Lines from the beginning of the entries up to and including the one with "logic [STAGES-1:0] chain_d;" must be duplicated word for word; leave out all others.

(Collected data entries)
*** Begin section ***
[config.mk]
export PLATFORM = sky130hd
export DESIGN_NAME = mbox_irq_ctrl
export DESIGN_NICKNAME = d
export VERILOG_FILES = /design/src/rtl/mbox_irq_pkg.sv /design/src/rtl/mbox_rst_sync.sv /design/src/rtl/mbox_port_decode.sv /design/src/rtl/mbox_flag.sv /design/src/rtl/mbox_irq_ctrl.sv
export SDC_FILE = /design/constraint.sdc
export NUM_CORES = 1
export LEC_CHECK = 0
export BUFFER_PORTS_ARGS = -buffer_cell sky130_fd_sc_hd__buf_2
export CAP_MARGIN = 20
export CORE_AREA = 2 2 39 41
export CTS_BUF_LIST = sky130_fd_sc_hd__clkbuf_2 sky130_fd_sc_hd__clkbuf_4 sky130_fd_sc_hd__clkbuf_8
export DETAILED_ROUTE_END_ITERATION = 6
export DIE_AREA = 0 0 41 43
export GPL_ROUTABILITY_DRIVEN = 0
export PLACE_DENSITY = 0.53
export SYNTH_ARGS = -nofsm -noshare
export SYNTH_HDL_FRONTEND = slang
export SYNTH_SLANG_ARGS = --single-unit
[constraint.sdc]
create_clock -name clk -period 0.8 [get_ports clk]
set_clock_uncertainty 0.2 [all_clocks]
set_input_delay 0.08 -clock clk [delete_from_list [all_inputs] [get_ports clk]]
set_output_delay 0.08 -clock clk [all_outputs]
set_load 0.05 [all_outputs]
[src/rtl/mbox_irq_pkg.sv]
package mbox_irq_pkg;

  // Decoded mailbox hits for one port.
  // Bit index 0 of each field refers to port A's box and index 1 to port B's box.
  typedef struct packed {
    logic [1:0] wr_box;
    logic [1:0] rd_box;
  } mbox_hits_t;

  localparam int unsigned NUM_PORTS = 2;

endpackage

[src/rtl/mbox_rst_sync.sv]
module mbox_rst_sync #(
  parameter int unsigned STAGES = 2
) (
  input  logic clk,
  input  logic rst_n,
  output logic rst_sync_n
);

  logic [STAGES-1:0] chain_q;
  logic [STAGES-1:0] chain_d;

  always_comb begin
    chain_d = {chain_q[STAGES-2:0], 1'b1};
  end

  always_ff @(posedge clk or negedge rst_n) begin
    if (!rst_n) begin
      chain_q <= '0;
    end else begin
      chain_q <= chain_d;
    end
  end

  assign rst_sync_n = chain_q[STAGES-1];

endmodule

[src/rtl/mbox_port_decode.sv]
module mbox_port_decode
  import mbox_irq_pkg::*;
#(
  parameter int unsigned ADDR_W = 13
) (
  input  logic              en,
  input  logic              sel_n,
  input  logic              wr_n,
  input  logic              oe_n,
  input  logic [ADDR_W-1:0] addr,
  output mbox_hits_t        hits
);

  localparam logic [ADDR_W-1:0] BOX_B = {ADDR_W{1'b1}};
  localparam logic [ADDR_W-1:0] BOX_A = BOX_B - 1'b1;

  logic       wr_act;
  logic       rd_act;
  logic [1:0] addr_hit;

  always_comb begin
    wr_act      = en && !sel_n && !wr_n;
    rd_act      = en && !sel_n && !oe_n;
    addr_hit[0] = (addr == BOX_A);
    addr_hit[1] = (addr == BOX_B);
    hits.wr_box = addr_hit & {2{wr_act}};
    hits.rd_box = addr_hit & {2{rd_act}};
  end

endmodule

[src/rtl/mbox_flag.sv]
module mbox_flag (
  input  logic clk,
  input  logic rst_n,
  input  logic set,
  input  logic clr,
  output logic active
);

  logic flag_q;
  logic flag_d;
  logic flag_en;

  always_comb begin
    flag_en = set || clr;
    flag_d  = set;
  end

  always_ff @(posedge clk or negedge rst_n) begin
    if (!rst_n) begin
      flag_q <= 1'b0;
    end else if (flag_en) begin
      flag_q <= flag_d;
    end
  end

  assign active = flag_q;

endmodule

[src/rtl/mbox_irq_ctrl.sv]
module mbox_irq_ctrl
  import mbox_irq_pkg::*;
#(
  parameter int unsigned ADDR_W      = 13,
  parameter int unsigned SYNC_STAGES = 2
) (
  input  logic              clk,
  input  logic              rst_n,
  input  logic              mbox_en,
  input  logic              a_sel_n,
  input  logic              a_wr_n,
  input  logic              a_oe_n,
  input  logic [ADDR_W-1:0] a_addr,
  input  logic              b_sel_n,
  input  logic              b_wr_n,
  input  logic              b_oe_n,
  input  logic [ADDR_W-1:0] b_addr,
  output logic              a_irq_n,
  output logic              b_irq_n
);

  logic                    rst_int_n;
  logic [NUM_PORTS-1:0]    sel_n_v;
  logic [NUM_PORTS-1:0]    wr_n_v;
  logic [NUM_PORTS-1:0]    oe_n_v;
  logic [ADDR_W-1:0]       addr_v [NUM_PORTS];
  mbox_hits_t              hits_v [NUM_PORTS];
  logic [NUM_PORTS-1:0]    set_v;
  logic [NUM_PORTS-1:0]    clr_v;
  logic [NUM_PORTS-1:0]    act_v;

  mbox_rst_sync #(.STAGES(SYNC_STAGES)) u_rst_sync (
    .clk        (clk),
    .rst_n      (rst_n),
    .rst_sync_n (rst_int_n)
  );

  always_comb begin
    sel_n_v   = {b_sel_n, a_sel_n};
    wr_n_v    = {b_wr_n, a_wr_n};
    oe_n_v    = {b_oe_n, a_oe_n};
    addr_v[0] = a_addr;
    addr_v[1] = b_addr;
  end

  for (genvar p = 0; p < NUM_PORTS; p++) begin : g_port
    mbox_port_decode #(.ADDR_W(ADDR_W)) u_dec (
      .en    (mbox_en),
      .sel_n (sel_n_v[p]),
      .wr_n  (wr_n_v[p]),
      .oe_n  (oe_n_v[p]),
      .addr  (addr_v[p]),
      .hits  (hits_v[p])
    );

    // A flag is raised by the opposite port writing this port's box,
    // and dropped by this port reading its own box.
    always_comb begin
      set_v[p] = hits_v[NUM_PORTS-1-p].wr_box[p];
      clr_v[p] = hits_v[p].rd_box[p];
    end

    mbox_flag u_flag (
      .clk    (clk),
      .rst_n  (rst_int_n),
      .set    (set_v[p]),
      .clr    (clr_v[p]),
      .active (act_v[p])
    );
  end

  assign a_irq_n = ~act_v[0];
  assign b_irq_n = ~act_v[1];

endmodule

==> flow_metrics.env, run 1 <==
export IMPL_outcome="finished, violations left"
export IMPL_violations="negative hold slack, negative setup slack"
export IMPL_p_sw_uw=124
export IMPL_setup_ws_ns=-0.327
export IMPL_critPathRequiredTime_ns=0.52
export IMPL_arrival_ns=0.85
export IMPL_viasPerCell=4.48
export IMPL_timing_final_crit_share=1.41
export IMPL_synth_top_cell_by_area="dfrtp_1"
export IMPL_hold_class="reg -> async"
export IMPL_final_nets=106
export IMPL_rows=14
export IMPL_grt_usage=0.115
export IMPL_finalSetupViolations=4
export IMPL_hold_viol=5
export IMPL_synth_top_family_by_area="simple AND/OR/NAND/NOR gates"
export IMPL_hold_ws_ns=-0.180
export IMPL_leakage_uw=0.000277
export IMPL_finalWirelength_um=997
export IMPL_grt_max_degree=3
export IMPL_tritoncts="yes"
export IMPL_ys_top_cells_by_count="dfrtp_1 (4), nand4_1 (4), nand4b_1 (4)"
export IMPL_synth_cell_types=11
export IMPL_synth_area_per_cell_um2=9.90
export IMPL_grt_pass1_vias=377
export IMPL_rsz0062_at_grt="yes"
export IMPL_ioPinCount=37
export IMPL_avgRoutedWirePerCell_um=11.7
export IMPL_dp_slack_ns=-0.559
export IMPL_vdd_drop_max_mv=1.11
export IMPL_htree_levels=1
export IMPL_cts_clk_slew_worst_paths_ns=0.04
export IMPL_antenna_found_initial=0
export IMPL_power_density_nw_per_um2=1010
export IMPL_crit_path_end_kind="output port"
export IMPL_synth_seq_area_share=0.440
export IMPL_synthMuxAreaShare=0
export IMPL_diodes=0
export IMPL_synth_nets=58
export IMPL_cts_buffers=3
export IMPL_start_util=0.165
export IMPL_port_buffers=36
export IMPL_synthSimpleGateAreaFrac=0.451
export IMPL_yosys_warnings=0
export IMPL_postLayoutCoreUtil=0.424
export IMPL_ys_flop_type="dfrtp_1"
export IMPL_path_class="reg -> out"
export IMPL_fp_dieH_um=43
export IMPL_drv_slew=0
export IMPL_clockBufferDepth=2
export IMPL_synthXorXnorAreaFrac=0
export IMPL_core_area_um2=1380
export IMPL_ys_ff_latch=4
export IMPL_first_iter_violations=3
export IMPL_cts_sinks=4
export IMPL_synth_edff_count=0
export IMPL_post_route_drc_count=0
export IMPL_antenna_left=0
export IMPL_swShare=0.208
export IMPL_async_flop_share=1.00
export IMPL_fin_crit_ns=1.13
export IMPL_fmax_mhz=887
export IMPL_clockPowerShare=0.415
export IMPL_synth_compound_area_frac=0.0604
export IMPL_drive_above_1_share=0.739
export IMPL_comb_power_share=0.229
export IMPL_area_growth_pct=158
export IMPL_p_int_uw=470
export IMPL_vias=381
export IMPL_cts_root_buf="clkbuf_4"
export IMPL_synth_area_leaders="dfrtp_1 (44%), nand4b_1 (15%), nand4_1 (11%)"
export IMPL_syn_area_um2=228
export IMPL_critPathLaunchType="register"
export IMPL_insertion_delay_ns=0.23
export IMPL_cp_max_fo=2
export IMPL_yosys_area_share_adder=0
export IMPL_synth_top_area_frac=0.440
export IMPL_grt_overflow=0
export IMPL_first_pass_iters=2
export IMPL_ctsHoldBuffers=1
export IMPL_p_seq_frac=0.356
export IMPL_grt_pass1_wl_mm=1.35
export IMPL_fp_dieW_um=41
export IMPL_die_area_um2=1760
export IMPL_finalPower_uw=593
export IMPL_hpwl_um=830
export IMPL_syn_inst=23
export IMPL_cap_violations=0
-- state kept, by name (all words and copies together), names as in the netlist --
| signal | cells |
|---|---|
| g_port.u_flag.active | 2 |
| u_rst_sync.chain_q | 2 |
-- what timing repair did --
item | CTS | global route
cloned | 0 | 0
setup buffers | 2 | 1
endpoints found under the setup margin | 4 | 4
pin swaps | 3 | 4
resized for setup | 10 | 4
hold endpoints to repair | 5 | 5
-- per-layer routing --
layer / wire length (um) / global-route usage / share of wire / vias up
li1: - / - / - / 189
met1: 392 / 0.114 / 0.39 / 156
met2: 367 / 0.188 / 0.37 / 36
met3: 237 / 0.0838 / 0.24 / 0
met4: 0 / 0.0200 / 0 / 0
met5: 0 / 0 / 0 / -
-- final cells by class --
| class | count | area, um^2 |
|---|---|---|
| inverter | 2 | 15.0 |
| sequential | 4 | 100 |
| tap | 16 | 20.0 |
| clock buffer | 3 | 22.5 |
| fill | 153 | 797 |
| timing repair buffer | 43 | 279 |
| multi-input combinational | 17 | 150 |
-- per-stage QoR --
stage	std cells	setup TNS [ns]	instance area, um^2
3_3_place_gp	78	-1.29	458
6_report	85	-1.14	587
5_1_grt	85	-1.32	587
4_1_cts	84	-1.11	557
3_5_place_dp	78	-1.32	458
2_1_floorplan	23	-0.824	235
-- final timing paths --
kind                                                          start                                   to  slack, ns  cells past startpoint
max in group asynchronous                                     rst_n      u_rst_sync.chain_q[0]$_DFF_PN0_       0.34                      2
worst max register to register  g_port[1].u_flag.active$_DFFE_PN0P_  g_port[1].u_flag.active$_DFFE_PN0P_      -0.16                      3
worst min register to register      u_rst_sync.chain_q[1]$_DFF_PN0_  g_port[1].u_flag.active$_DFFE_PN0P_      -0.18                      0
worst min-delay path                u_rst_sync.chain_q[1]$_DFF_PN0_  g_port[1].u_flag.active$_DFFE_PN0P_      -0.18                      0
worst max-delay path            g_port[1].u_flag.active$_DFFE_PN0P_                              b_irq_n      -0.33                      2
min in group clk                                             b_wr_n  g_port[0].u_flag.active$_DFFE_PN0P_      -0.13                      2
-- power by group through the flow --
stage / clock network, uW / logic [uW] / registers, uW
after CTS: 259 / 130 / 211
final: 246 / 136 / 211
after floorplan: 0 / 14.6 / 213
after global placement: 0 / 107 / 214
after global routing: 289 / 151 / 211
after detailed placement: 0 / 108 / 214
-- worst max-delay path, stage by stage, from the launching register on --
cell	delay, ns
dfrtp_1	0.36
clkinvlp_4	0.10
buf_6	0.15
-- cells by family (layout without fill, tap and decap cells) --
| logic type | Yosys count | after routing |
|---|---|---|
| buf+inv | 2 | 48 |
| simple gates | 14 | 14 |
| compound gates | 2 | 2 |
| flops | 4 | 4 |
| other cells | 1 | 1 |
-- layout by cell type (no fill, tap or decap) --
cell type	synthesis	layout
dfrtp_1	4	4
clkinvlp_4	0	2
nor4_4	0	1
conb_1	1	1
o21ai_2	0	1
nand4bb_1	1	1
buf_2	0	29
or4_1	2	1
dlygate4sd3_1	0	1
nor4_1	2	1
clkbuf_4	0	3
nand4_1	4	4
or4_4	0	1
buf_4	0	6
o32ai_2	0	1
buf_6	0	7
nand4b_1	4	4
nand2_1	1	1
No activity file was read; power rests on OpenSTA's default activity.
==> run 2, diff against run 1 <==
HOLD_SLACK_MARGIN = 0.12   (was not set)
clock period = 1.4 ns   (was 0.8 ns; I/O delays follow)
==> run 2 against run 1 <==
The flow now finishes without violations. Final cell count down 2.4%. Core utilization down 6.2 points. Clock power down 43%. Cell area down 15%. First-iteration DRC count down 67%. Global-route usage down 1.2 points. Critical path depth up 3. Count of clock-buffer cells in the layout unchanged. Worst hold slack better by 0.25 ns. Sequential share of layout area up 2.9 points. Flip-flop and latch count unchanged. Setup slack better by 0.49 ns. Largest cell class unchanged.
==> flow_metrics.env, run 2 (same netlist as run 1, synthesis figures left out) <==
export IMPL_setup_ws_ns=0.160
export IMPL_drive_above_1_share=0.582
export IMPL_start_util=0.165
export IMPL_path_class="in -> reg"
export IMPL_cp_slowest_stage_delay_ns=0.52
export IMPL_comb_power_share=0.206
export IMPL_hold_class="in -> reg"
export IMPL_place_area_um2=428
export IMPL_fp_dieW_um=41
export IMPL_hold_viol=0
export IMPL_dp_slack_ns=-0.0667
export IMPL_arrival_ns=1.14
export IMPL_critPathLaunchType="input port"
export IMPL_fp_dieH_um=43
export IMPL_final_nets=104
export IMPL_port_buffers=36
export IMPL_fin_crit_ns=1.24
export IMPL_grt_max_degree=4
export IMPL_swShare=0.199
export IMPL_first_iter_violations=1
export IMPL_p_int_uw=262
export IMPL_crit_chain="dlygate4sd3_1 > buf_2 > nand4b_1 > nor4_1 > o21ai_0"
export IMPL_dp_cells=75
export IMPL_cts_root_buf="clkbuf_4"
export IMPL_final_cell_mix="buf_2 (36), dlygate4sd3_1 (5), nand4b_1 (4), nand4_1 (4), dfrtp_1 (4)"
export IMPL_r2r_start="u_rst_sync.chain_q[1]$_DFF_PN0_"
export IMPL_insertion_delay_ns=0.23
export IMPL_hp_start="b_addr[6]"
export IMPL_diodes=0
export IMPL_crit_path_end_kind="register"
export IMPL_ioPinCount=37
export IMPL_cp_max_fo=2
export IMPL_antenna_left=0
export IMPL_area_growth_pct=120
export IMPL_cts_resized_gates=0
export IMPL_outcome="finished clean"
export IMPL_grt_overflow=0
export IMPL_avgRoutedWirePerCell_um=8.99
export IMPL_final_cells=83
export IMPL_cts_clk_slew_worst_paths_ns=0.04
export IMPL_drv_slew=0
export IMPL_rsz0062_at_grt="no"
export IMPL_core_area_um2=1380
export IMPL_htree_levels=1
export IMPL_die_area_um2=1760
export IMPL_vias=356
export IMPL_vdd_drop_max_mv=0.308
export IMPL_leakage_uw=0.000257
export IMPL_grt_pass1_wl_mm=1.22
export IMPL_cap_violations=0
export IMPL_viasPerCell=4.29
export IMPL_rows=14
export IMPL_p_seq_frac=0.366
export IMPL_finalSetupViolations=0
export IMPL_tns_ns=0
export IMPL_clockBufferDepth=2
export IMPL_hpwl_um=651
export IMPL_fmax_mhz=806
export IMPL_highest_layer="met4"
export IMPL_p_sw_uw=65.3
export IMPL_path_buf_inv=2
export IMPL_final_area_um2=500
export IMPL_finalWirelength_um=746
export IMPL_postLayoutCoreUtil=0.362
export IMPL_mostFrequentLayoutCell="buf_2"
export IMPL_power_density_nw_per_um2=655
export IMPL_post_route_drc_count=0
export IMPL_cts_sinks=4
export IMPL_cts_buffers=3
export IMPL_tritoncts="yes"
export IMPL_dr_wl_met2_um=381
export IMPL_wirelength_met1_um=277
export IMPL_cts_setup_buffers=0
export IMPL_first_pass_iters=3
export IMPL_critPathRequiredTime_ns=1.30
export IMPL_ctsHoldBuffers=5
export IMPL_timing_final_crit_share=0.886
export IMPL_grt_usage=0.103
export IMPL_met3RoutedLength_um=82
export IMPL_clockPowerShare=0.428
export IMPL_antenna_found_initial=0
export IMPL_cp_slowest_cell="dlygate4sd3_1"
export IMPL_worstSetupStartpoint="b_addr[0]"
export IMPL_crit_family="buffers and inverters"
export IMPL_grt_pass1_vias=332
run 2: worst paths after layout:
check                                                       to  slack (ns)  cells past startpoint
max                        g_port[1].u_flag.active$_DFFE_PN0P_        0.16                      5
min                        g_port[0].u_flag.active$_DFFE_PN0P_        0.07                      4
max reg2reg                g_port[1].u_flag.active$_DFFE_PN0P_        0.53                      1
min reg2reg                    u_rst_sync.chain_q[1]$_DFF_PN0_        0.15                      0
max in group asynchronous      u_rst_sync.chain_q[1]$_DFF_PN0_        0.32                      3
min in group asynchronous  g_port[0].u_flag.active$_DFFE_PN0P_        0.35                      1
run 2: layer usage:
layer,track usage,vias to the layer above
li1,-,186
met1,0.110,151
met2,0.156,17
met3,0.0471,2
met4,0.0600,0
met5,0,-
run 2: cell type report:
type / count / area, um^2
fill: 156 / 883
clock buffer: 3 / 22.5
inverter: 2 / 7.51
sequential: 4 / 100
timing repair buffer: 41 / 230
multi-input combinational: 17 / 120
tap: 16 / 20.0
run 2: power groups by stage:
stage	Clock (uW)	Sequential [uW]	Combinational [uW]
final	140	120	67.6
after global routing	157	120	75.9
after CTS	146	120	68.5
after detailed placement	0	122	56.4
after global placement	0	122	55.5
after floorplan	0	122	8.33
run 2: metrics by stage:
stage	hold slack, ns	power, uW
floorplan	-0.356	130
global placement	-0.273	178
detailed placement	-0.271	179
CTS	0.0635	334
global route	0.102	353
finish	0.0691	328
run 2: tightest hold or removal path: stages:
cell,delay (ns)
buf_2,0.10
nand2_1,0.05
or4_1,0.09
o32ai_1,0.07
*** End section ***
--- Final answer ---
[config.mk]
export PLATFORM = sky130hd
export DESIGN_NAME = mbox_irq_ctrl
export DESIGN_NICKNAME = d
export VERILOG_FILES = /design/src/rtl/mbox_irq_pkg.sv /design/src/rtl/mbox_rst_sync.sv /design/src/rtl/mbox_port_decode.sv /design/src/rtl/mbox_flag.sv /design/src/rtl/mbox_irq_ctrl.sv
export SDC_FILE = /design/constraint.sdc
export NUM_CORES = 1
export LEC_CHECK = 0
export BUFFER_PORTS_ARGS = -buffer_cell sky130_fd_sc_hd__buf_2
export CAP_MARGIN = 20
export CORE_AREA = 2 2 39 41
export CTS_BUF_LIST = sky130_fd_sc_hd__clkbuf_2 sky130_fd_sc_hd__clkbuf_4 sky130_fd_sc_hd__clkbuf_8
export DETAILED_ROUTE_END_ITERATION = 6
export DIE_AREA = 0 0 41 43
export GPL_ROUTABILITY_DRIVEN = 0
export PLACE_DENSITY = 0.53
export SYNTH_ARGS = -nofsm -noshare
export SYNTH_HDL_FRONTEND = slang
export SYNTH_SLANG_ARGS = --single-unit
[constraint.sdc]
create_clock -name clk -period 0.8 [get_ports clk]
set_clock_uncertainty 0.2 [all_clocks]
set_input_delay 0.08 -clock clk [delete_from_list [all_inputs] [get_ports clk]]
set_output_delay 0.08 -clock clk [all_outputs]
set_load 0.05 [all_outputs]
[src/rtl/mbox_irq_pkg.sv]
package mbox_irq_pkg;

  // Decoded mailbox hits for one port.
  // Bit index 0 of each field refers to port A's box and index 1 to port B's box.
  typedef struct packed {
    logic [1:0] wr_box;
    logic [1:0] rd_box;
  } mbox_hits_t;

  localparam int unsigned NUM_PORTS = 2;

endpackage

[src/rtl/mbox_rst_sync.sv]
module mbox_rst_sync #(
  parameter int unsigned STAGES = 2
) (
  input  logic clk,
  input  logic rst_n,
  output logic rst_sync_n
);

  logic [STAGES-1:0] chain_q;
  logic [STAGES-1:0] chain_d;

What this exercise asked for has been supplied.